= What you need to do =
The expected output is exactly the lines below, starting at the line with "sequential | 498 | 0.00315 | 492 | 6.56" and ending at the line with "3_5_place_dp,rst,g_ch[0].u_ch.dcnt[2]$_DFFE_PP0P_,10.78,4", both included; no other line belongs in it.

= Supplied material =
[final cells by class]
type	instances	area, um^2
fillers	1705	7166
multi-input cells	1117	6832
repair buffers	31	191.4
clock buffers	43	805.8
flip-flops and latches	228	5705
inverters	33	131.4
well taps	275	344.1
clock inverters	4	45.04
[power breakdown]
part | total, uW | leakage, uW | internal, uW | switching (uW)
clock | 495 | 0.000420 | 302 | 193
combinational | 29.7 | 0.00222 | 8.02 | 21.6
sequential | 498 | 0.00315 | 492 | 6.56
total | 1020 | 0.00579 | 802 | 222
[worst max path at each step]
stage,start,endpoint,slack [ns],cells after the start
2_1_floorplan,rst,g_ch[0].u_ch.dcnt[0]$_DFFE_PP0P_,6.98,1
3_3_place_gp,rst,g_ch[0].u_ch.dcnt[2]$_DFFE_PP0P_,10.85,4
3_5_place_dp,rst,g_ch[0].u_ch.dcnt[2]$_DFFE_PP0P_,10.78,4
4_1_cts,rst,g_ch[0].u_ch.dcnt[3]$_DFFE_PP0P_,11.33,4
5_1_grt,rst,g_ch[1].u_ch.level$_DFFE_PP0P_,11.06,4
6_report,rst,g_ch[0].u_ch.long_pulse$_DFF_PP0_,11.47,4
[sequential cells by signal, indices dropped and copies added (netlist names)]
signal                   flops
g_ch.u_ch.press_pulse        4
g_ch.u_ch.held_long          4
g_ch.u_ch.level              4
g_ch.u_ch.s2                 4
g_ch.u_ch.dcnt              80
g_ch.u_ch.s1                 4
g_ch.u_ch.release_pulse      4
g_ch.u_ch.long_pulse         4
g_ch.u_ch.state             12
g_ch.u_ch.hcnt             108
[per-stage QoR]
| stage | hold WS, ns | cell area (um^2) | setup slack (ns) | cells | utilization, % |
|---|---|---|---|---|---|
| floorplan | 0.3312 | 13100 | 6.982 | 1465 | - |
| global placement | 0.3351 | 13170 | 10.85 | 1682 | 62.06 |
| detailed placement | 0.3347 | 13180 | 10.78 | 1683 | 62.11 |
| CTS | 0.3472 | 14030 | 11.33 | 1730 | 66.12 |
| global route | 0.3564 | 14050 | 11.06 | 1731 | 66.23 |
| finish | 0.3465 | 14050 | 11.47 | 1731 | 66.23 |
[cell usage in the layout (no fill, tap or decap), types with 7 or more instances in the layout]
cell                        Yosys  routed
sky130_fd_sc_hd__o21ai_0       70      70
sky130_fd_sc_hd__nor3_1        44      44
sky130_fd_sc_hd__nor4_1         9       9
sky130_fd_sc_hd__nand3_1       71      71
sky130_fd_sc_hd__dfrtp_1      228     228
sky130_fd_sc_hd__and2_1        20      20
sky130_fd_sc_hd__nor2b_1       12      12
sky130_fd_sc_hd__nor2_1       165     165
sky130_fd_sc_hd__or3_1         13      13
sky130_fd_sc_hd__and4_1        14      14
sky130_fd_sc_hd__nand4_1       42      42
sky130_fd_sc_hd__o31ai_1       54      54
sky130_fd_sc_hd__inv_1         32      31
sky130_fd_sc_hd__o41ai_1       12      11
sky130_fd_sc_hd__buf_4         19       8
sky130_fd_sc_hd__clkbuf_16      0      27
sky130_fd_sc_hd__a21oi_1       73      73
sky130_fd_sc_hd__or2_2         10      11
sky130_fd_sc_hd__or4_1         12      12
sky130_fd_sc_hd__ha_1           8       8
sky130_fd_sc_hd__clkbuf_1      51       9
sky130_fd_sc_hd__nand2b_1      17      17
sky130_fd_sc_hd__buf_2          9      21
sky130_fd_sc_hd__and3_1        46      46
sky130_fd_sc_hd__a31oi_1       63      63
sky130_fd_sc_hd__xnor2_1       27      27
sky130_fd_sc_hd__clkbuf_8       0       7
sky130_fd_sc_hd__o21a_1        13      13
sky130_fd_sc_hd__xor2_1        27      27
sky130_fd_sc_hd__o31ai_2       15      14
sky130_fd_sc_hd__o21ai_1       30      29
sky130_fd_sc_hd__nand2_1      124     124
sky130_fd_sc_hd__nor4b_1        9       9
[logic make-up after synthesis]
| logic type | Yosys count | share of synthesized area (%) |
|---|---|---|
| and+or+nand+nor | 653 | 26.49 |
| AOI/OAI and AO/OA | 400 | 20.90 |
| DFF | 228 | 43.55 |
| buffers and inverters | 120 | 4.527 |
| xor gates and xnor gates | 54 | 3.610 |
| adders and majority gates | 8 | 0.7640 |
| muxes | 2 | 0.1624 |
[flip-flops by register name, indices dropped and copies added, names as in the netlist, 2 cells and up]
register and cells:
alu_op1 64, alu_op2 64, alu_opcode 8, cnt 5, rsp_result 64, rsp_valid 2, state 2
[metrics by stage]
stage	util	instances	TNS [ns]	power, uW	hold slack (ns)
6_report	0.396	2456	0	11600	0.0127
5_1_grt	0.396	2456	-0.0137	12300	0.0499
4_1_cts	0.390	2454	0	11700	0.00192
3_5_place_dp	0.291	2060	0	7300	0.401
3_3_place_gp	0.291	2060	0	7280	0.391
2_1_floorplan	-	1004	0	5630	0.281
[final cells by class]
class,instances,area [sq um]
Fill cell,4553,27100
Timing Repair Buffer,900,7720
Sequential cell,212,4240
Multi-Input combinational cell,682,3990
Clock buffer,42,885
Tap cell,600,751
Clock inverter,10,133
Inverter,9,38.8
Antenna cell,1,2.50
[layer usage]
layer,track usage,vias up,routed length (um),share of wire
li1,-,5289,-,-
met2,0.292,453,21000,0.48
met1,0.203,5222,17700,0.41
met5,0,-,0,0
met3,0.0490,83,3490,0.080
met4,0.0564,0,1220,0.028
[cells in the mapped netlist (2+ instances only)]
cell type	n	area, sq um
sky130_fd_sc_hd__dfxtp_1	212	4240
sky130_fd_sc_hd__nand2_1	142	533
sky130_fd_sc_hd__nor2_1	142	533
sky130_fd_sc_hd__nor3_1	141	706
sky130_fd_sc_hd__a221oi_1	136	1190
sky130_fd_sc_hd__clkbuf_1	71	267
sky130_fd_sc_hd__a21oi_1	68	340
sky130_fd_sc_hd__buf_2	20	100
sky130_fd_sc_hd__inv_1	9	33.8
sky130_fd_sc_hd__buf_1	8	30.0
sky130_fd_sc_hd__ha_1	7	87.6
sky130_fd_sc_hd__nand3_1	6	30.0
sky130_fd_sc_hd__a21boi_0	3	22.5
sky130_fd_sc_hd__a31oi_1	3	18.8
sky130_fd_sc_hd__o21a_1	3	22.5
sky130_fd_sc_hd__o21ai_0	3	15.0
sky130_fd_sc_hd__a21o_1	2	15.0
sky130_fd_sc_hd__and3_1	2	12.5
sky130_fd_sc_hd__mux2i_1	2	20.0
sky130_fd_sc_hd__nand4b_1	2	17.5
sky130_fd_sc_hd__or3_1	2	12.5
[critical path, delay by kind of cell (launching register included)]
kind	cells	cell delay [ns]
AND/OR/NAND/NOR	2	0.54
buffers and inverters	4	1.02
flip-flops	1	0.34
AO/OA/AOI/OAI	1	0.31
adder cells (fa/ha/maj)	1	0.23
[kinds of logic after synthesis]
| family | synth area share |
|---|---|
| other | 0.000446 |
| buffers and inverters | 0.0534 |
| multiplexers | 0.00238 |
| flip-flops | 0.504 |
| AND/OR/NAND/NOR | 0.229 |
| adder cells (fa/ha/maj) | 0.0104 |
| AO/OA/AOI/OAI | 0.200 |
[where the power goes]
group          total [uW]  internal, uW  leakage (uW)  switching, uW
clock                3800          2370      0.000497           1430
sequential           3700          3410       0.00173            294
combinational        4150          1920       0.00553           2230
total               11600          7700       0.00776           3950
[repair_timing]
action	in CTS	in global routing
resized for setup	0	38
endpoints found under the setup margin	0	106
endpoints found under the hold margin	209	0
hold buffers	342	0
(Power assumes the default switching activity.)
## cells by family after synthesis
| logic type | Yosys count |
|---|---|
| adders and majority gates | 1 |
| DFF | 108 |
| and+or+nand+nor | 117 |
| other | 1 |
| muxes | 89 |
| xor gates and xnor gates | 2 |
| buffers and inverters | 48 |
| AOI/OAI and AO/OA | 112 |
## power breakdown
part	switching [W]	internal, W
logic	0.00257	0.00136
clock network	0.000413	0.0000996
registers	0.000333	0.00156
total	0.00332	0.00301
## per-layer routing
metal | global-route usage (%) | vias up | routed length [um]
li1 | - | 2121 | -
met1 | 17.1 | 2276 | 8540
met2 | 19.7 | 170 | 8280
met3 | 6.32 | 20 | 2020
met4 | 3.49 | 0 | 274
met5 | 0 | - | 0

= Exercise solution =
sequential | 498 | 0.00315 | 492 | 6.56
total | 1020 | 0.00579 | 802 | 222
[worst max path at each step]
stage,start,endpoint,slack [ns],cells after the start
2_1_floorplan,rst,g_ch[0].u_ch.dcnt[0]$_DFFE_PP0P_,6.98,1
3_3_place_gp,rst,g_ch[0].u_ch.dcnt[2]$_DFFE_PP0P_,10.85,4
3_5_place_dp,rst,g_ch[0].u_ch.dcnt[2]$_DFFE_PP0P_,10.78,4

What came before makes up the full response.